Somewhere in the midst of all of this, I realized that Dragon was going to have a finicky day (which sometimes happens but not often). It failed at random times to enter numbers into the appropriate boxes and occasionally the mouse clicking commands didn’t work. I pulled out the actual mouse (or I guess I should say the actual computer mouse since I happily do not have access to the tiny white wiggly kind) and commenced clicking away. I took a break for the afternoon to eat lunch and attend two meetings at school and then was happily met in the evening by my fiancé who came to my rescue by offering to type the rest of the necessary information into my state tax form. Sigh of relief. My income tax forms have been filed.

Question of the week: I realize that this has nothing to do with dictation software, but I’m curious. Does anybody have any interesting tax filing stories to share? And on a topic more relevant to the theme of my blog, what are some tasks you’ve encountered that technology has actually complicated rather than simplified?


The Dragon and The Mouse, How It All Began.

This is a blog about writing a dissertation without using my hands, about working within limitations and capitalizing on them, and about making lemonade no matter what ingredients life offers.

My name is Rachel and I’m an English PhD student. I do all the normal things graduate students do. I stay up late studying; I read in my spare time; I wake up in the middle of the night to write down ideas that for some reason won’t come in the daytime; I procrastinate; I don’t sleep enough; and I hope against all hope that at the end of this degree I’ll find a job. But there’s one thing I don’t do that almost all grad students do: I don’t type.

In September 2012, in the midst of studying for comprehensive exams, I was diagnosed with significant muscle and nerve injuries in both of my hands. Poor posture at the computer and too much typing had finally taken their toll. I saw a specialist, signed up for occupational therapy, and began wondering how on earth I was going to take my second exam let alone grade student papers, respond to emails, and write lesson plans.

A colleague came to my rescue and suggested I try dictation software. I purchased Dragon NaturallySpeaking and began to train the program. Things were a bit rough at first. It took over a week to convince Dragon that my name is not Mitchell and that Debbie Debbie Debbie is not how a web address begins.  But after only a couple weeks I had trained Dragon in the basics and taught it the pronunciation and spelling for all of the authors on my specialization exam list.

It’s a year and a half later and I’m still dictating.
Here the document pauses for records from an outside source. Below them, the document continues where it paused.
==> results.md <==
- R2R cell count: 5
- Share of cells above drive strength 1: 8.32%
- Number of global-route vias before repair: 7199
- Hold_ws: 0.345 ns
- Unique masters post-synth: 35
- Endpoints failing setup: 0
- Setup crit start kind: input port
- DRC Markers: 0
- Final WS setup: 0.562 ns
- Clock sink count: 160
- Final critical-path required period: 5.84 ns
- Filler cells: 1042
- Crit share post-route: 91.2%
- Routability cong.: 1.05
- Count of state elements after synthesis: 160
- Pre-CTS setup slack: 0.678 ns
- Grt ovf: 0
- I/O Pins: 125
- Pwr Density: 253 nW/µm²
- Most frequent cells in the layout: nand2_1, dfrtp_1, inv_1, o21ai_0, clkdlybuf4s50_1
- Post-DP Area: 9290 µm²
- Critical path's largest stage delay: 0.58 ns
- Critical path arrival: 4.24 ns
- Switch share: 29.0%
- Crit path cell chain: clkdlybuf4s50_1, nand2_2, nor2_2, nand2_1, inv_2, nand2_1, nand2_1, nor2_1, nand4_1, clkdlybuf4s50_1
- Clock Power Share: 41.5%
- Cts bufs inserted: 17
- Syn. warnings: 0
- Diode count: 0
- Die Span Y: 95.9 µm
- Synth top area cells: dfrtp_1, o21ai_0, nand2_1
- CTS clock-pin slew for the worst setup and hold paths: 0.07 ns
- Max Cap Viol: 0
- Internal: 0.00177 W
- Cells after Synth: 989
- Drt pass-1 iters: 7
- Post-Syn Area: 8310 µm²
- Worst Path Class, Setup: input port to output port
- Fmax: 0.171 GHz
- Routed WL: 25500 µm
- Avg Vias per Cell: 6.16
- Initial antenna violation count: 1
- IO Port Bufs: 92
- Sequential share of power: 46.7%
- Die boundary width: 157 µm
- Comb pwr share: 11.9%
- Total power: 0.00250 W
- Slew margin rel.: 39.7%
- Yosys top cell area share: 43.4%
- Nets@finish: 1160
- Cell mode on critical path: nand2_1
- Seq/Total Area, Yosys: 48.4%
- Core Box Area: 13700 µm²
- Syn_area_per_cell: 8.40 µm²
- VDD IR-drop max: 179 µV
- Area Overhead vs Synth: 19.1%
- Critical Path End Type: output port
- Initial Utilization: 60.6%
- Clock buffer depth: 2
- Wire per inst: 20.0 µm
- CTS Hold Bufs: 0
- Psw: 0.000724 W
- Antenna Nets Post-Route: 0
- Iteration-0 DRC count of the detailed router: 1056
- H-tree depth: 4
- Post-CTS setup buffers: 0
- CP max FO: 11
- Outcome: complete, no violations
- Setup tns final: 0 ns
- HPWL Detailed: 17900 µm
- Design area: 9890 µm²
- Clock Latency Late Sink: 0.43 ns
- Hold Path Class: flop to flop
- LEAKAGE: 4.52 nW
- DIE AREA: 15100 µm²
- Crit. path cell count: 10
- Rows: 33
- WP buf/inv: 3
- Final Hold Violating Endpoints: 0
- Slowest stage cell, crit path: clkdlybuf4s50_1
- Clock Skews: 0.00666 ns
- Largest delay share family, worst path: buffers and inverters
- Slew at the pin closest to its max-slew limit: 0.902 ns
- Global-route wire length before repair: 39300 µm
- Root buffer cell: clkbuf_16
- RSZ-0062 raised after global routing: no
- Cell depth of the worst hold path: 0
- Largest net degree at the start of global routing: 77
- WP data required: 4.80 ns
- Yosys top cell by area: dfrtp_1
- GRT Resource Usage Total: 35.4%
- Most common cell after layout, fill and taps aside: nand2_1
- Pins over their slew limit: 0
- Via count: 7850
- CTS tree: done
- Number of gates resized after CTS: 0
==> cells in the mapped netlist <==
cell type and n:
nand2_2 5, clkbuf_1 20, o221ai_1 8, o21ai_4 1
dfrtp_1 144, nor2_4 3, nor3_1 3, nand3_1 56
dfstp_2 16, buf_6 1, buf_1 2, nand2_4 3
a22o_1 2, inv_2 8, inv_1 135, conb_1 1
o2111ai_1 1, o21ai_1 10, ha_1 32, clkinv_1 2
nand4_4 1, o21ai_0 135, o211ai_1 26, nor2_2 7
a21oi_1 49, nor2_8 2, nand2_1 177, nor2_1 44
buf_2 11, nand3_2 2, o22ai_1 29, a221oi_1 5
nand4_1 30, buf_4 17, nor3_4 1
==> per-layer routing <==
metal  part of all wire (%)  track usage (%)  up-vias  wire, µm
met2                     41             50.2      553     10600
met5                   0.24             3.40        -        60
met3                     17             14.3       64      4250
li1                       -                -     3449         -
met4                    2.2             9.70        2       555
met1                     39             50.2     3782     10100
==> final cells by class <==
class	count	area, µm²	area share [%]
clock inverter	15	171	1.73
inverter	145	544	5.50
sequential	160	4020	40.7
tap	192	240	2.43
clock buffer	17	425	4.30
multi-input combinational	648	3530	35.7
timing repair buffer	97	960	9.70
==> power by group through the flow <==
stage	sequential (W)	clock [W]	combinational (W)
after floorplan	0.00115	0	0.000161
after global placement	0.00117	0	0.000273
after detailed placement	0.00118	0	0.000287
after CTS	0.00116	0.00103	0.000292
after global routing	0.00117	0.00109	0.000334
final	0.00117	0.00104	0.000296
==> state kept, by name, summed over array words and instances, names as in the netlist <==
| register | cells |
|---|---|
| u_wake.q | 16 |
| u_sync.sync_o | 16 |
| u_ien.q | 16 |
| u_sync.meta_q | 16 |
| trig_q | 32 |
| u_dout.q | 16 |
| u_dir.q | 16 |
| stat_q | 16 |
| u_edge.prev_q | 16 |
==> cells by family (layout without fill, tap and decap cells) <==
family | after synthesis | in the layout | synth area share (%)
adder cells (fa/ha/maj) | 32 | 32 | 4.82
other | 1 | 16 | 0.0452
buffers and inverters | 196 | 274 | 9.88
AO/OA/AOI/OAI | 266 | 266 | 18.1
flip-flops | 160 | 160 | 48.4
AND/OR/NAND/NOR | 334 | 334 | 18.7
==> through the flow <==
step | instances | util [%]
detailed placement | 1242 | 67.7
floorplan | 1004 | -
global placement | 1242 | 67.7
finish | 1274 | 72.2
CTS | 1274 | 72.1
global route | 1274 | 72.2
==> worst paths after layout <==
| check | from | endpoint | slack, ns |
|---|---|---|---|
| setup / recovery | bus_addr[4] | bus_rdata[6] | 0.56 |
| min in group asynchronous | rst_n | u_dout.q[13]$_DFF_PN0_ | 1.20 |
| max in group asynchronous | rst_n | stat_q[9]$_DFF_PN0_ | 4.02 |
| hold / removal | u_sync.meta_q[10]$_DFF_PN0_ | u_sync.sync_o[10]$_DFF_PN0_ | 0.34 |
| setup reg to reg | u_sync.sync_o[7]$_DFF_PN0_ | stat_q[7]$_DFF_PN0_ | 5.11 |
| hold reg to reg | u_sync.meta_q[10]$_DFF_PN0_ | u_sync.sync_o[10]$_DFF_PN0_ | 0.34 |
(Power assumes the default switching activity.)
**src/rtl/spi_fifo_pkg.sv**
```systemverilog
package spi_fifo_pkg;

    localparam int FLAG_N = 8;

    typedef struct packed {
        logic s_abort;   // bit 7
        logic m_done;    // bit 6
        logic rx_udr;    // bit 5
        logic rx_ovr;    // bit 4
        logic tx_udr;    // bit 3
        logic tx_ovr;    // bit 2
        logic tx_level;  // bit 1
        logic tx_empty;  // bit 0
    } irq_vec_t;

    typedef enum logic {
        MODE_SLAVE  = 1'b0,
        MODE_MASTER = 1'b1
    } spi_mode_e;

    // Flags wiped by a transmit flush (tx_empty is then forced set).
    function automatic irq_vec_t tx_group_mask();
        irq_vec_t m;
        m          = '0;
        m.tx_level = 1'b1;
        m.tx_ovr   = 1'b1;
        m.tx_udr   = 1'b1;
        return m;
    endfunction

    function automatic int cnt_width(int depth);
        return $clog2(depth + 1);
    endfunction

endpackage

```
**src/rtl/spi_fifo_buf.sv**
```systemverilog
module spi_fifo_buf #(
    parameter int DW    = 8,
    parameter int DEPTH = 8,
    localparam int CW   = spi_fifo_pkg::cnt_width(DEPTH),
    localparam int AW   = (DEPTH > 1) ? $clog2(DEPTH) : 1
) (
    input  logic          clk,
    input  logic          rst,
    input  logic          flush,
    input  logic          push,
    input  logic [DW-1:0] push_data,
    input  logic          pop,
    output logic [DW-1:0] head_data,
    output logic [CW-1:0] count,
    output logic          full,
    output logic          empty
);
    logic [DW-1:0] mem [DEPTH];
    logic [AW-1:0] wr_ptr, rd_ptr;

    function automatic logic [AW-1:0] bump(logic [AW-1:0] p);
        return (p == AW'(DEPTH - 1)) ? '0 : p + AW'(1);
    endfunction

    assign full      = (count == CW'(DEPTH));
    assign empty     = (count == '0);
    assign head_data = mem[rd_ptr];

    always_ff @(posedge clk) begin
        if (push) mem[wr_ptr] <= push_data;
    end

    always_ff @(posedge clk) begin
        if (rst || flush) begin
            wr_ptr <= '0;
            rd_ptr <= '0;
            count  <= '0;
        end else begin
            if (push) wr_ptr <= bump(wr_ptr);
            if (pop)  rd_ptr <= bump(rd_ptr);
            unique case ({push, pop})
                2'b10:   count <= count + CW'(1);
                2'b01:   count <= count - CW'(1);
                default: count <= count;
            endcase
        end
    end

    a_r11_count_bound: assert property (@(posedge clk) disable iff (rst)
        count <= CW'(DEPTH));
    a_r11_no_push_full: assert property (@(posedge clk) disable iff (rst)
        !(push && full));
    a_r11_no_pop_empty: assert property (@(posedge clk) disable iff (rst)
        !(pop && empty));
    a_r11_push_grows: assert property (@(posedge clk) disable iff (rst)
        (push && !pop && !flush) |=> count == $past(count) + CW'(1));

endmodule

```
**src/rtl/spi_flag_bank.sv**
```systemverilog
module spi_flag_bank
    import spi_fifo_pkg::*;
(
    input  logic     clk,
    input  logic     rst,
    input  irq_vec_t set_vec,
    input  irq_vec_t clr_vec,
    input  logic     tx_flush,
    output irq_vec_t flags
);
    irq_vec_t flags_n;

    always_comb begin
        flags_n = (flags & ~clr_vec) | set_vec;
        if (tx_flush) begin
            flags_n          = flags_n & ~tx_group_mask();
            flags_n.tx_empty = 1'b1;
        end
    end

    always_ff @(posedge clk) begin
        if (rst) flags <= '0;
        else     flags <= flags_n;
    end

    a_r10_sticky_done: assert property (@(posedge clk) disable iff (rst)
        (flags.m_done && !clr_vec.m_done) |=> flags.m_done);
    a_r10_set_wins: assert property (@(posedge clk) disable iff (rst)
        (set_vec.s_abort && clr_vec.s_abort) |=> flags.s_abort);
    a_r1_flush_marks_empty: assert property (@(posedge clk) disable iff (rst)
        tx_flush |=> (flags.tx_empty && !flags.tx_ovr && !flags.tx_udr));

endmodule

```
**src/rtl/spi_fifo_ctl.sv**
```systemverilog
module spi_fifo_ctl
    import spi_fifo_pkg::*;
#(
    parameter int DW    = 8,
    parameter int DEPTH = 8,
    localparam int CW   = cnt_width(DEPTH)
) (
    input  logic          clk,
    input  logic          rst,
    input  logic          ctl_tx_flush,
    input  logic          ctl_tx_en,
    input  logic [CW-1:0] ctl_tx_thresh,
    input  logic          host_tx_wr,
    input  logic [DW-1:0] host_tx_data,
    input  logic          host_rx_rd,
    output logic [DW-1:0] host_rx_data,
    input  logic [7:0]    irq_clr,
    output logic [7:0]    irq_flags,
    output logic          tx_dma_req,
    output logic [CW-1:0] tx_count,
    output logic [CW-1:0] rx_count,
    input  logic          eng_master,
    input  logic          eng_tx_pop,
    output logic [DW-1:0] eng_tx_data,
    output logic          eng_tx_avail,
    input  logic          eng_rx_push,
    input  logic [DW-1:0] eng_rx_data,
    input  logic          eng_bit_tick,
    input  logic          eng_char_done,
    input  logic          eng_ss_active,
    output logic          eng_clk_stall
);
    spi_mode_e mode;
    logic      tx_full, tx_empty, rx_full, rx_empty;
    logic      tx_push, tx_pop, rx_push, rx_pop;
    logic      ss_q, ss_fall, char_open;
    irq_vec_t  set_vec, flag_q;

    assign mode = spi_mode_e'(eng_master);

    // Transmit queue
    assign eng_tx_avail = ctl_tx_en && !tx_empty;
    assign tx_push      = host_tx_wr && ctl_tx_en && !tx_full && !ctl_tx_flush;
    assign tx_pop       = eng_tx_pop && eng_tx_avail && !ctl_tx_flush;

    spi_fifo_buf #(.DW(DW), .DEPTH(DEPTH)) u_txq (
        .clk       (clk),
        .rst       (rst),
        .flush     (ctl_tx_flush),
        .push      (tx_push),
        .push_data (host_tx_data),
        .pop       (tx_pop),
        .head_data (eng_tx_data),
        .count     (tx_count),
        .full      (tx_full),
        .empty     (tx_empty)
    );

    // Receive queue
    assign rx_push = eng_rx_push && !rx_full;
    assign rx_pop  = host_rx_rd && !rx_empty;

    spi_fifo_buf #(.DW(DW), .DEPTH(DEPTH)) u_rxq (
        .clk       (clk),
        .rst       (rst),
        .flush     (1'b0),
        .push      (rx_push),
        .push_data (eng_rx_data),
        .pop       (rx_pop),
        .head_data (host_rx_data),
        .count     (rx_count),
        .full      (rx_full),
        .empty     (rx_empty)
    );

    // DMA request and master clock stall
    assign tx_dma_req    = ctl_tx_en && (tx_count < ctl_tx_thresh);
    assign eng_clk_stall = (mode == MODE_MASTER) &&
                           ((eng_tx_pop && !eng_tx_avail) || (eng_rx_push && rx_full));

    // Partial-character tracking for slave abort
    assign ss_fall = ss_q && !eng_ss_active;

    always_ff @(posedge clk) begin
        if (rst) begin
            ss_q      <= 1'b0;
            char_open <= 1'b0;
        end else begin
            ss_q <= eng_ss_active;
            if (ss_fall || eng_char_done) char_open <= 1'b0;
            else if (eng_bit_tick)        char_open <= 1'b1;
        end
    end

    // Flag set conditions
    always_comb begin
        set_vec          = '0;
        set_vec.tx_empty = tx_empty;
        set_vec.tx_level = tx_dma_req;
        set_vec.tx_ovr   = host_tx_wr && ctl_tx_en && tx_full;
        set_vec.tx_udr   = (mode == MODE_SLAVE) && eng_tx_pop && !eng_tx_avail;
        set_vec.rx_ovr   = (mode == MODE_SLAVE) && eng_rx_push && rx_full;
        set_vec.rx_udr   = host_rx_rd && rx_empty;
        set_vec.m_done   = (mode == MODE_MASTER) && eng_char_done && tx_empty;
        set_vec.s_abort  = (mode == MODE_SLAVE) && ss_fall && char_open;
    end

    spi_flag_bank u_flags (
        .clk      (clk),
        .rst      (rst),
        .set_vec  (set_vec),
        .clr_vec  (irq_vec_t'(irq_clr)),
        .tx_flush (ctl_tx_flush),
        .flags    (flag_q)
    );

    assign irq_flags = flag_q;

    a_r5_master_no_rx_ovr: assert property (@(posedge clk) disable iff (rst)
        (eng_master && eng_rx_push && rx_count == CW'(DEPTH) && !irq_flags[4]) |=> !irq_flags[4]);
    a_r6_master_no_tx_udr: assert property (@(posedge clk) disable iff (rst)
        (eng_master && eng_tx_pop && !eng_tx_avail && !irq_flags[3]) |=> !irq_flags[3]);
    a_r3_level_flag: assert property (@(posedge clk) disable iff (rst)
        (tx_dma_req && !ctl_tx_flush) |=> irq_flags[1]);
    a_r2_disabled_hold: assert property (@(posedge clk) disable iff (rst)
        (!ctl_tx_en && !ctl_tx_flush) |=> tx_count == $past(tx_count));
    a_r7_full_write: assert property (@(posedge clk) disable iff (rst)
        (host_tx_wr && ctl_tx_en && tx_count == CW'(DEPTH) && !ctl_tx_flush) |=> irq_flags[2]);
    a_r1_flush_empties: assert property (@(posedge clk) disable iff (rst)
        ctl_tx_flush |=> tx_count == '0);

endmodule

```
What I thought would be a temporary fix has become a lifestyle change. Because of the recent development of tendinitis in both of my wrists, I made the decision this week to begin going hands-free. Up until now I’ve been dictating but using my mouse and ergonomic keyboard to navigate the web and make corrections in Word documents.  I’m now learning voice commands that will allow me to operate the mouse without touching it. Hence the title of my blog, the Dragon and the Mouse.  The more I can operate my computer using my voice, the more I’ll be able to use my hands to play piano, cook, and paint instead.

I realized this weekend that I have a choice. I can be frustrated and angry or I can make the most of the way things are and invite others into the experience. My hope for this blog is that it gives me a chance to reflect on the peculiar experience of dictating an entire dissertation and that it will help me connect with other individuals who rely on dictation software in order to complete their work, whether they’re graduate students or lawyers or professors or doctors. I’ll be writing blog entries on a regular basis sometimes about the frustrations of dictating, or about the good things it’s done for my writing, or about how it changes my daily routine.

I’m going to be optimistic and hope that this project attracts some readers. I’ll finish each blog entry with a question and I look forward to seeing your answers in the comments below. Let the hands-free blogging begin!

Today’s question: do you dictate and why?